The emotional voices in the EU-Emotion Stimulus Set include 20 emotional states (afraid, angry, ashamed, bored, disappointed, disgusted, excited, frustrated, happy, hurt, interested, jealous,Footnote 4joking, kind, proud, sad, sneaky,Footnote 5surprised, unfriendly, worried) and the neutral state. These 20 emotional states were selected from originally 27 by autism experts (n = 47) and parents of children with autism (n = 88), who perceived them as the most important states for social interaction (see Lundqvist et al., 2013).
There were two different scripts for the sentences to be read by the actors (see the supplementary materials, Table A). These voice scripts were first written in English and then translated to Swedish and Hebrew, using back-translation. Each of those two scripts contained both semantically neutral and semantically emotional sentences for the ten emotional states. The sentences contained two to ten words apiece (mean = 4.64, SD = 1.14). Each actor was assigned to one script (i.e., one set of emotional state), and thus produced both semantically neutral and semantically emotional sentences. The semantically neutral sentences were produced for all different emotions, but the semantically emotional sentences only in the compatible emotion. For each sentence, the actors produced three items or exemplars. The same protocol was used across the three sites.

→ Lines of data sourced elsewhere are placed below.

File: config.mk
export PLATFORM = sky130hd
export DESIGN_NAME = flash_op_arbiter
export DESIGN_NICKNAME = d
export VERILOG_FILES = /design/src/rtl/flash_arb_pkg.sv /design/src/rtl/flash_op_decode.sv /design/src/rtl/flash_wipe_seq.sv /design/src/rtl/flash_op_arbiter.sv
export SDC_FILE = /design/constraint.sdc
export NUM_CORES = 1
export LEC_CHECK = 0
export CORE_MARGIN = 4
export CORE_UTILIZATION = 44
export DETAILED_ROUTE_END_ITERATION = 16
export GPL_ROUTABILITY_DRIVEN = 0
export PLACE_DENSITY = 0.9
export SYNTH_ARGS = -nofsm -noshare
export SYNTH_HDL_FRONTEND = slang
export SYNTH_SLANG_ARGS = --single-unit
File: constraint.sdc
create_clock -name clk -period 3.36 [get_ports clk]
set_input_delay 1.008 -clock clk [delete_from_list [all_inputs] [get_ports clk]]
set_output_delay 1.008 -clock clk [all_outputs]
set_load 0.005 [all_outputs]
File: src/rtl/flash_arb_pkg.sv
package flash_arb_pkg;

  typedef enum logic [1:0] {
    OP_READ  = 2'b00,
    OP_PROG  = 2'b01,
    OP_ERASE = 2'b10,
    OP_BAD   = 2'b11
  } op_e;

  typedef enum logic [2:0] {
    ST_IDLE,
    ST_SW_BUSY,
    ST_RMA_WAIT,
    ST_RMA_WIPE,
    ST_RMA_DONE
  } arb_st_e;

  localparam logic PART_DATA = 1'b0;
  localparam logic PART_INFO = 1'b1;

endpackage

File: src/rtl/flash_op_decode.sv
module flash_op_decode
  import flash_arb_pkg::*;
(
  input  logic [1:0] op_i,
  input  logic       bank_i,
  output logic       valid_o,
  output logic       bank_o
);

  always_comb begin
    valid_o = (op_i != OP_BAD);
    bank_o  = (op_i == OP_ERASE) && bank_i;
  end

endmodule

File: src/rtl/flash_wipe_seq.sv
module flash_wipe_seq
  import flash_arb_pkg::*;
#(
  parameter int NUM_DATA_PAGES = 8,
  parameter int NUM_INFO_PAGES = 4,
  parameter int PAGE_W         = 3
) (
  input  logic              clk,
  input  logic              rst_n,
  input  logic              step_i,
  output logic              part_o,
  output logic [PAGE_W-1:0] page_o,
  output logic              last_o
);

  localparam logic [PAGE_W-1:0] DATA_LAST = PAGE_W'(NUM_DATA_PAGES - 1);
  localparam logic [PAGE_W-1:0] INFO_LAST = PAGE_W'(NUM_INFO_PAGES - 1);

  logic              part_q, part_d;
  logic [PAGE_W-1:0] page_q, page_d;
  logic              part_end;

  always_comb begin
    part_end = (part_q == PART_DATA) ? (page_q == DATA_LAST) : (page_q == INFO_LAST);
    last_o   = (part_q == PART_INFO) && part_end;
    part_d   = part_q;
    page_d   = page_q;
    if (step_i && !last_o) begin
      if (part_end) begin
        part_d = PART_INFO;
        page_d = '0;
      end else begin
        page_d = page_q + 1'b1;
      end
    end
  end

  always_ff @(posedge clk or negedge rst_n) begin
    if (!rst_n) begin
      part_q <= PART_DATA;
      page_q <= '0;
    end else if (step_i) begin
      part_q <= part_d;
      page_q <= page_d;
    end
  end

  assign part_o = part_q;
  assign page_o = page_q;

  // the page pointer stays inside the page count of the current partition
  p_page_in_range_r7: assert property (@(posedge clk) disable iff (!rst_n)
    (part_q == PART_DATA) ? (page_q <= DATA_LAST) : (page_q <= INFO_LAST));

  // the pointer never returns from the information partition to the data partition
  p_part_order_r7: assert property (@(posedge clk) disable iff (!rst_n)
    part_q == PART_INFO |=> part_q == PART_INFO);

endmodule

File: src/rtl/flash_op_arbiter.sv
module flash_op_arbiter
  import flash_arb_pkg::*;
#(
  parameter int NUM_DATA_PAGES = 8,
  parameter int NUM_INFO_PAGES = 4,
  localparam int MAX_PAGES = (NUM_DATA_PAGES > NUM_INFO_PAGES) ? NUM_DATA_PAGES : NUM_INFO_PAGES,
  localparam int PAGE_W    = (MAX_PAGES > 1) ? $clog2(MAX_PAGES) : 1
) (
  input  logic              clk,
  input  logic              rst_n,
  input  logic              sw_req_i,
  input  logic [1:0]        sw_op_i,
  input  logic              sw_bank_i,
  input  logic              sw_part_i,
  input  logic [PAGE_W-1:0] sw_page_i,
  output logic              sw_done_o,
  output logic              sw_err_o,
  output logic              alert_o,
  input  logic              rma_req_i,
  output logic              rma_ack_o,
  output logic              fl_req_o,
  output logic [1:0]        fl_op_o,
  output logic              fl_bank_o,
  output logic              fl_part_o,
  output logic [PAGE_W-1:0] fl_page_o,
  input  logic              fl_done_i
);

  arb_st_e           state_q, state_d;
  logic              ack_q, ack_d;
  logic              op_valid, op_bank;
  logic              wipe_step, wipe_part, wipe_last;
  logic [PAGE_W-1:0] wipe_page;

  flash_op_decode u_decode (
    .op_i   (sw_op_i),
    .bank_i (sw_bank_i),
    .valid_o(op_valid),
    .bank_o (op_bank)
  );

  assign wipe_step = (state_q == ST_RMA_WIPE) && fl_done_i;

  flash_wipe_seq #(
    .NUM_DATA_PAGES(NUM_DATA_PAGES),
    .NUM_INFO_PAGES(NUM_INFO_PAGES),
    .PAGE_W        (PAGE_W)
  ) u_wipe (
    .clk   (clk),
    .rst_n (rst_n),
    .step_i(wipe_step),
    .part_o(wipe_part),
    .page_o(wipe_page),
    .last_o(wipe_last)
  );

  // next state
  always_comb begin
    state_d = state_q;
    unique case (state_q)
      ST_IDLE: begin
        if (rma_req_i)                 state_d = ST_RMA_WIPE;
        else if (sw_req_i && op_valid) state_d = ST_SW_BUSY;
      end
      ST_SW_BUSY: begin
        if (fl_done_i)      state_d = rma_req_i ? ST_RMA_WIPE : ST_IDLE;
        else if (rma_req_i) state_d = ST_RMA_WAIT;
      end
      ST_RMA_WAIT: if (fl_done_i)              state_d = ST_RMA_WIPE;
      ST_RMA_WIPE: if (fl_done_i && wipe_last) state_d = ST_RMA_DONE;
      ST_RMA_DONE: state_d = ST_RMA_DONE;
      default:     state_d = ST_IDLE;
    endcase
    ack_d = (state_q == ST_RMA_WIPE) && (state_d == ST_RMA_DONE);
  end

  // outputs
  always_comb begin
    sw_done_o = 1'b0;
    sw_err_o  = 1'b0;
    alert_o   = 1'b0;
    fl_req_o  = 1'b0;
    fl_op_o   = OP_READ;
    fl_bank_o = 1'b0;
    fl_part_o = PART_DATA;
    fl_page_o = '0;
    unique case (state_q)
      ST_IDLE: begin
        if (sw_req_i && !op_valid && !rma_req_i) begin
          sw_done_o = 1'b1;
          sw_err_o  = 1'b1;
          alert_o   = 1'b1;
        end
      end
      ST_SW_BUSY, ST_RMA_WAIT: begin
        fl_req_o  = 1'b1;
        fl_op_o   = sw_op_i;
        fl_bank_o = op_bank;
        fl_part_o = sw_part_i;
        fl_page_o = sw_page_i;
        sw_done_o = fl_done_i;
      end
      ST_RMA_WIPE: begin
        fl_req_o  = 1'b1;
        fl_op_o   = OP_ERASE;
        fl_part_o = wipe_part;
        fl_page_o = wipe_page;
      end
      ST_RMA_DONE: begin
        sw_done_o = sw_req_i;
        sw_err_o  = sw_req_i;
      end
      default: ;
    endcase
  end

  // registers
  always_ff @(posedge clk or negedge rst_n) begin
    if (!rst_n) begin
      state_q <= ST_IDLE;
      ack_q   <= 1'b0;
    end else begin
      state_q <= state_d;
      ack_q   <= ack_d;
    end
  end

  assign rma_ack_o = ack_q;

  // the terminal state never issues a flash command
  p_locked_no_cmd_r9: assert property (@(posedge clk) disable iff (!rst_n)
    state_q == ST_RMA_DONE |-> !fl_req_o);

  // the terminal state is left only through reset
  p_locked_sticky_r9: assert property (@(posedge clk) disable iff (!rst_n)
    state_q == ST_RMA_DONE |=> state_q == ST_RMA_DONE);

  // the acknowledge lasts one cycle
  p_ack_single_r8: assert property (@(posedge clk) disable iff (!rst_n)
    rma_ack_o |=> !rma_ack_o);

  // the acknowledge marks the first cycle of the terminal state
  p_ack_entry_r8: assert property (@(posedge clk) disable iff (!rst_n)
    rma_ack_o |-> (state_q == ST_RMA_DONE) && ($past(state_q) == ST_RMA_WIPE));

  // a refused command issues nothing to the flash side
  p_refuse_no_cmd_r5: assert property (@(posedge clk) disable iff (!rst_n)
    sw_err_o |-> !fl_req_o);

  // the bank flag only travels with an erase
  p_bank_only_erase_r3: assert property (@(posedge clk) disable iff (!rst_n)
    fl_bank_o |-> fl_req_o && (fl_op_o == OP_ERASE));

  // a clean software completion coincides with the flash done
  p_done_from_flash_r4: assert property (@(posedge clk) disable iff (!rst_n)
    sw_done_o && !sw_err_o |-> fl_done_i && fl_req_o);

  // a pending RMA keeps the in-flight software command on the flash side
  p_wait_keeps_sw_r6: assert property (@(posedge clk) disable iff (!rst_n)
    state_q == ST_RMA_WAIT && !fl_done_i |=> state_q == ST_RMA_WAIT);

  // wipe commands are page erases
  p_wipe_page_erase_r7: assert property (@(posedge clk) disable iff (!rst_n)
    state_q == ST_RMA_WIPE |-> fl_req_o && (fl_op_o == OP_ERASE) && !fl_bank_o);

  // the flash-side command holds steady until done
  p_cmd_stable_r11: assert property (@(posedge clk) disable iff (!rst_n)
    fl_req_o && !fl_done_i |=> fl_req_o && $stable(fl_op_o) && $stable(fl_page_o) && $stable(fl_part_o));

endmodule

# Yosys cells after proc, flatten, opt, wreduce, memory -nomap -nowiden

Index checks and enable logic that the tools add are counted.

Flip-flop bits (word level): 8
Logic and storage cells: 50

Add/subtract/negate cells: 1
Equality and inequality tests: 9
Multiplexer cells: 19
Reduce and logical (&&, ||, !) cells: 17

Operators by type and width:

| kind                  | count |
|---|---|
| $mux W3               | 7 |
| $pmux W3 S5           | 1 |
| $eq A3 B2 Y1 const B  | 3 |
| $eq A3 B3 Y1 const B  | 3 |
| $logic_and A1 B1 Y1   | 9 |
| $pmux W3 S2           | 1 |
| $mux W1               | 5 |
| $pmux W1 S2           | 2 |
| $pmux W2 S2           | 1 |
| $add A3 B1 Y3 const B | 1 |
| $eq A3 B1 Y1 const B  | 1 |
| $logic_not A1 Y1      | 3 |
| $logic_not A3 Y1      | 1 |
| $pmux W1 S3           | 1 |
| $reduce_and A3 Y1     | 1 |
| $reduce_or A3 Y1      | 1 |
| $eq A2 B2 Y1 const B  | 1 |
| $mux W2               | 1 |
| $ne A2 B2 Y1 const B  | 1 |
| $reduce_and A2 Y1     | 1 |
| $reduce_or A2 Y1      | 1 |

# Logic depth before layout (Yosys ltp)

Gate-level depths: netlist (run 1).

Depth in word-level cells: 8
Mapped depth: 4
Gate-level depth less buffers: 4

# By module

A second synthesis (run 1) with hierarchy kept.

Cell total of the unflattened synthesis: 69
Area, all modules: 621.8 um^2

Modules (own cells, without submodules):

| module           | times used | cells an instance | area an instance (um^2) | seq. area each (um^2) |
|---|---|---|---|---|
| flash_op_arbiter | 1          | 51                | 420.4                   | 100.1 |
| flash_wipe_seq   | 1          | 16                | 188.9                   | 100.1 |
| flash_op_decode  | 1          | 2                 | 12.5                    | 0.0 |

# Worst setup path before layout (run 1)

No wires, ideal clock.

Path kind: input to output
Start: input sw_op_i[0]
End: output sw_done_o
Arrival: 1.559 ns
Data required time: 2.352 ns
Slack: 0.793 ns
Stages: 3
Path buffers: 0
Cells stage by stage: and3b_1 o211a_1 a21o_1

Word-level cells in the longest chain between the ends: 6

RTL lines:

| item                              | RTL line               | source |
|---|---|---|
| from (decl)                       | flash_op_arbiter.sv:12 | `input logic [1:0] sw_op_i,` |
| $ne A2 B2 Y1                      | flash_op_decode.sv:11  | `valid_o = (op_i != OP_BAD);` |
| $logic_not A1 Y1                  | flash_op_arbiter.sv:89 | `if (sw_req_i && !op_valid && !rma_req_i) begin` |
| $logic_and A1 B1 Y1 (2 in series) | flash_op_arbiter.sv:89 |  |
| $mux W1                           | flash_op_arbiter.sv:89 |  |
| $pmux W1 S3                       | flash_op_arbiter.sv:87 | `unique case (state_q)` |
| to (decl)                         | flash_op_arbiter.sv:16 | `output logic sw_done_o,` |

No other way between the ends.

# Worst setup path after layout (run 1)

Start: input rma_req_i
End: output sw_done_o

Word-level cells in the longest chain between the ends: 4

RTL lines:

| item                | RTL line               | source |
|---|---|---|
| from (decl)         | flash_op_arbiter.sv:19 | `input logic rma_req_i,` |
| $logic_not A1 Y1    | flash_op_arbiter.sv:89 |  |
| $logic_and A1 B1 Y1 | flash_op_arbiter.sv:89 |  |
| $mux W1             | flash_op_arbiter.sv:89 |  |
| $pmux W1 S3         | flash_op_arbiter.sv:87 |  |

No other way between the ends.

==> results of run 1 <==
## kinds of logic after synthesis
logic type | count (synthesis) | synth area share, %
flip-flops | 8 | 33.2
multiplexers | 6 | 12.4
adder cells (fa/ha/maj) | 1 | 2.07
AND/OR/NAND/NOR | 31 | 25.7
AO/OA/AOI/OAI | 17 | 20.5
XOR/XNOR | 2 | 2.91
buffers and inverters | 3 | 3.11
## flip-flops by register name, indices dropped and copies added (netlist names)
name,cells
u_wipe.part_o,1
u_wipe.page_o,3
state_q,3
rma_ack_o,1
## per-stage QoR
stage | setup TNS, ns | power [mW]
final | 0 | 0.676
after global routing | 0 | 0.741
after CTS | 0 | 0.685
after detailed placement | -0.216 | 0.637
after global placement | -0.108 | 0.615
after floorplan | 0 | 0.451
## metal layers
metal / global-route usage (%) / vias to the layer above / routed length [um]
li1: - / 309 / -
met1: 20.7 / 292 / 584
met5: 0 / - / 0
met4: 13.5 / 0 / 47
met2: 30.8 / 24 / 787
met3: 4.38 / 4 / 87
## synthesized netlist by cell type
cell	count
sky130_fd_sc_hd__a21oi_1	2
sky130_fd_sc_hd__o41ai_1	1
sky130_fd_sc_hd__nor3_1	3
sky130_fd_sc_hd__ha_1	1
sky130_fd_sc_hd__nand3_1	2
sky130_fd_sc_hd__o21ai_0	2
sky130_fd_sc_hd__and2b_1	1
sky130_fd_sc_hd__nand2_1	5
sky130_fd_sc_hd__o21a_1	1
sky130_fd_sc_hd__xnor2_1	2
sky130_fd_sc_hd__buf_4	2
sky130_fd_sc_hd__o22ai_1	1
sky130_fd_sc_hd__clkbuf_1	1
sky130_fd_sc_hd__nor4_1	1
sky130_fd_sc_hd__a21o_1	2
sky130_fd_sc_hd__and4b_1	1
sky130_fd_sc_hd__a221o_1	1
sky130_fd_sc_hd__a22oi_1	4
sky130_fd_sc_hd__a31o_2	1
sky130_fd_sc_hd__or2b_1	1
sky130_fd_sc_hd__and2_1	1
sky130_fd_sc_hd__mux2_4	2
sky130_fd_sc_hd__nand4b_1	1
sky130_fd_sc_hd__nand3b_1	1
sky130_fd_sc_hd__and3b_1	1
sky130_fd_sc_hd__nor2_1	13
sky130_fd_sc_hd__mux2_2	4
sky130_fd_sc_hd__dfrtp_1	8
sky130_fd_sc_hd__o211a_1	1
sky130_fd_sc_hd__a21boi_0	1
## worst max path at each step
| stage | cells past startpoint | slack, ns | endpoint | from |
|---|---|---|---|---|
| 3_5_place_dp | 5 | -0.13 | sw_done_o | rma_req_i |
| 2_1_floorplan | 3 | 0.79 | sw_done_o | sw_op_i[0] |
| 5_1_grt | 5 | 0.006 | sw_done_o | rma_req_i |
| 4_1_cts | 4 | 0.002 | sw_err_o | rma_req_i |
| 3_3_place_gp | 5 | -0.09 | sw_done_o | rma_req_i |
| 6_report | 5 | 0.06 | sw_done_o | rma_req_i |
## report_power, final
group | internal [mW] | leakage [nW] | switching (mW)
combinational | 0.238 | 0.348 | 0.145
sequential | 0.135 | 0.0940 | 0.0848
clock | 0.0409 | 0.0138 | 0.0328
total | 0.414 | 0.456 | 0.262
## what timing repair did
action	4_1_cts	5_1_grt
cloned	0	0
endpoints found under the setup margin	6	3
gates resized for setup	6	3
pin swaps	0	1
buffers inserted	0	0
## cell type report
type / instances / area, sq um
Clock buffer: 3 / 22.5
Timing Repair Buffer: 28 / 268
Multi-Input combinational cell: 57 / 384
Sequential cell: 8 / 200
Fill cell: 106 / 408
Tap cell: 15 / 18.8
==> impl_table.tex, run 1 <==
\begin{tabular}{lr}
\hline
Metric & Value \\
\hline
\multicolumn{2}{l}{\textbf{Setup path}} \\
\quad Largest delay contributor family on the critical path & buffers and inverters \\
\quad Highest net fanout along the worst path & 2 \\
\quad Critical path class & in -> out \\
\quad Endpoint class of the critical path & primary output \\
\quad Cell with the largest stage delay on the worst path & sky130\_fd\_sc\_hd\_\_clkdlybuf4s50\_1 \\
\quad Reg-to-reg critical path endpoint & state\_q[0]\$\_DFF\_PN0\_ \\
\quad Cell breakdown of the critical path & clkdlybuf4s50\_1 -> and3b\_1 -> o211a\_1 -> a21o\_1 -> dlygate4sd2\_1 \\
\quad Arrival @ worst endpoint & 2.29 ns \\
\quad Required time at the endpoint of the critical path & 2.35 ns \\
\quad Count of buffering cells on the critical path with inverters included & 2 \\
\quad Startpoint of the worst-slack reg-to-reg timing path & u\_wipe.page\_o[0]\$\_DFFE\_PN0P\_ \\
\quad Startpoint type of the worst setup path & primary input \\
\quad Cell count of the worst reg-to-reg path & 4 \\
\quad Longest individual stage delay on the worst path & 0.47 ns \\
\quad Worst setup slack for register-to-register paths & 1.92 ns \\
\multicolumn{2}{l}{\textbf{Synth}} \\
\quad Cell taking the most area after synthesis & sky130\_fd\_sc\_hd\_\_dfrtp\_1 \\
\quad Gate count after technology mapping & 68 \\
\quad Ranking of synthesized cells by area & sky130\_fd\_sc\_hd\_\_dfrtp\_1 33\%, sky130\_fd\_sc\_hd\_\_nor2\_1 8.1\%, sky130\_fd\_sc\_hd\_\_mux2\_2 7.5\%, sky130\_fd\_sc\_hd\_\_a22oi\_1 5.0\%, sky130\_fd\_sc\_hd\_\_mux2\_4 5.0\% \\
\quad Synth Net Count & 81 \\
\quad Cell area after synthesis & 603 sq um \\
\quad Fraction of synthesized cell area taken by the top area cell type & 33.2\% \\
\quad Register area share after synthesis & 33.2\% \\
\quad Count of cell types in the netlist & 30 \\
\quad Post-Syn Area per Cell & 8.87 sq um \\
\quad Flop and latch count out of synthesis & 8 \\
\quad Synth Warn \# & 0 \\
\multicolumn{2}{l}{\textbf{Place}} \\
\quad Number of port buffers & 23 \\
\quad Count of placed standard cells including taps & 108 \\
\quad Detailed placement HPWL & 1.16 mm \\
\quad Standard cell area after detailed placement & 871 sq um \\
\quad Placement Setup Slack & -0.134 ns \\
\multicolumn{2}{l}{\textbf{Die}} \\
\quad Die outline height & 45.0 um \\
\quad Chip Width & 45.0 um \\
\quad Starting density of the core & 46.3\% \\
\quad Core box area & 1300 sq um \\
\quad Full die area & 2030 sq um \\
\quad Site row count & 13 \\
\quad I/O pins & 24 \\
\multicolumn{2}{l}{\textbf{Routing}} \\
\quad Wire per inst & 13.6 um \\
\quad Via density & 5.67 \\
\quad Post-detailed-route DRC marker count & 0 \\
\quad DRT antenna net count & 0 \\
\quad First-pass DRT Iterations & 4 \\
\quad Via total after detailed routing & 629 \\
\quad Iter 0 DRT Violations & 10 \\
\quad Total routed wirelength & 1.51 mm \\
\multicolumn{2}{l}{\textbf{Hold path}} \\
\quad Worst hold-check path type & reg -> reg \\
\quad Hold Path Cell Cnt & 1 \\
\quad Hold EP & u\_wipe.page\_o[1]\$\_DFFE\_PN0P\_ \\
\quad Source of the worst hold timing path & u\_wipe.page\_o[1]\$\_DFFE\_PN0P\_ \\
\multicolumn{2}{l}{\textbf{Layout}} \\
\quad Final core utilization & 68.7\% \\
\quad Fraction of final layout cells sized beyond drive strength 1 & 15.6\% \\
\quad Top library cells by usage in the layout, fill and taps aside & 14 x sky130\_fd\_sc\_hd\_\_clkdlybuf4s50\_1, 13 x sky130\_fd\_sc\_hd\_\_nor2\_1, 8 x sky130\_fd\_sc\_hd\_\_dfrtp\_1, 6 x sky130\_fd\_sc\_hd\_\_dlygate4sd2\_1 \\
\quad Number of standard cells in the final layout excluding fillers & 111 \\
\quad Post-route design area & 893 sq um \\
\quad Final net count & 111 \\
\quad Leading cell type in the layout, fill and taps excluded & sky130\_fd\_sc\_hd\_\_clkdlybuf4s50\_1 \\
\quad Antenna diode instance count & 0 \\
\quad Synth-to-layout area growth & 48.1\% \\
\multicolumn{2}{l}{\textbf{Timing}} \\
\quad Count of final max-slew check failures & 0 \\
\quad Slew @ Worst Pin & 0.457 ns \\
\quad Fraction of the cycle the final worst path needs & 98.1\% \\
\quad Min Clock Period, post-route & 3.30 ns \\
\quad Worst Hold Margin & 0.561 ns \\
\quad Number of failing hold endpoints at the final stage & 0 \\
\quad Achievable frequency & 303 MHz \\
\quad Setup Skew & 0.00431 ns \\
\quad Relative slew slack & 69.5\% \\
\quad Final WS setup & 0.0632 ns \\
\quad Setup-violating endpoint count in the final report & 0 \\
\quad Unrepaired setup endpoints after global routing & no \\
\multicolumn{2}{l}{\textbf{GRT}} \\
\quad Number of antenna violations at the first check in global routing & 0 \\
\quad First-pass GRT wire length & 2.71 mm \\
\quad Largest net degree at the start of global routing & 17 \\
\quad Via count of the first global-routing pass & 639 \\
\quad Global route overflow & 0 \\
\quad Total Routing Usage GR & 18.7\% \\
\multicolumn{2}{l}{\textbf{CTS}} \\
\quad Clk sink count & 8 \\
\quad Root buffer cell & sky130\_fd\_sc\_hd\_\_clkbuf\_4 \\
\quad Number of buffers on the longest clock path & 2 \\
\quad Clock tree from TritonCTS & built \\
\quad CTS Buf Count & 3 \\
\quad Worst skew pair latency & 0.25 ns \\
\quad Count of H-tree levels built during CTS & 1 \\
\quad Clock slew seen by the registers of the worst setup and hold paths & 0.06 ns \\
\quad Count of hold buffers inserted by post-cts repair & 0 \\
\multicolumn{2}{l}{\textbf{Power}} \\
\quad Power density relative to cell area & 757 nW/um\^{}2 \\
\quad Leakage & 0.456 nW \\
\quad Peak supply drop & 0.360 mV \\
\multicolumn{2}{l}{\textbf{Job}} \\
\quad Max-cap violation count & 0 \\
\multicolumn{2}{l}{\textbf{Outcome}} \\
\quad Outcome & finished clean \\
\hline
\end{tabular}
Note: power is estimated with default switching activity, not from simulation.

In the UK and in Sweden, the six basic emotions (anger, disgust, fear, happiness, sadness, and surprise) were portrayed at high and low intensity. The other 14 complex emotional states were expressed at a high intensity only. The following example instruction was given to help guide the intensity of expression across all modalities: “High Intensity—In this situation, you are quite angry, not a little angry, not very angry, but quite and unmistakably angry.” In Israel, the actors were asked to express the emotions naturally, with no separate expressions of high and low intensity (and no explicit instruction). Each actor portrayed only a subset of the ten emotional states (three basic and seven complex). The ten emotional states portrayed by each actor depended on the script they had been assigned (see the supplementary materials, Table A), and the two scripts were enacted by equal numbers of actors with comparable distributions of gender and age (Table 2). The members of the research team provided feedback throughout to guide the actors’ performances. A total of 4,781 voice stimuli (British English k = 1,569, Swedish k = 1,574, Hebrew k = 1,638) were recorded in a soundproof studio at each site.
Voice stimuli validation process
The actors recorded each script three times, and the best portrayal the actor made of that script was selected by the recording company, under the supervision of a trained researcher, to go through for validation. This procedure resulted in the discarding of 56% of the originally recorded stimuli and in the selection of 695 stimuli.
A large proportion of the stimuli (36%) were also discarded in the Swedish sample, due to low acting quality. Similar to the UK, the best portrayals that an actor made of each script was kept, and poor-quality portrayals were discarded. The selection of the stimuli was conducted by the two experienced psychologists involved in the recording of all voice stimuli. This resulted in the selection of 1,011 stimuli.
All recorded stimuli were judged by three members of the Israeli research team. Only those unanimously judged as clearly depicting the target emotion were kept for the validation procedure (72%). This resulted in the selection of 453 stimuli.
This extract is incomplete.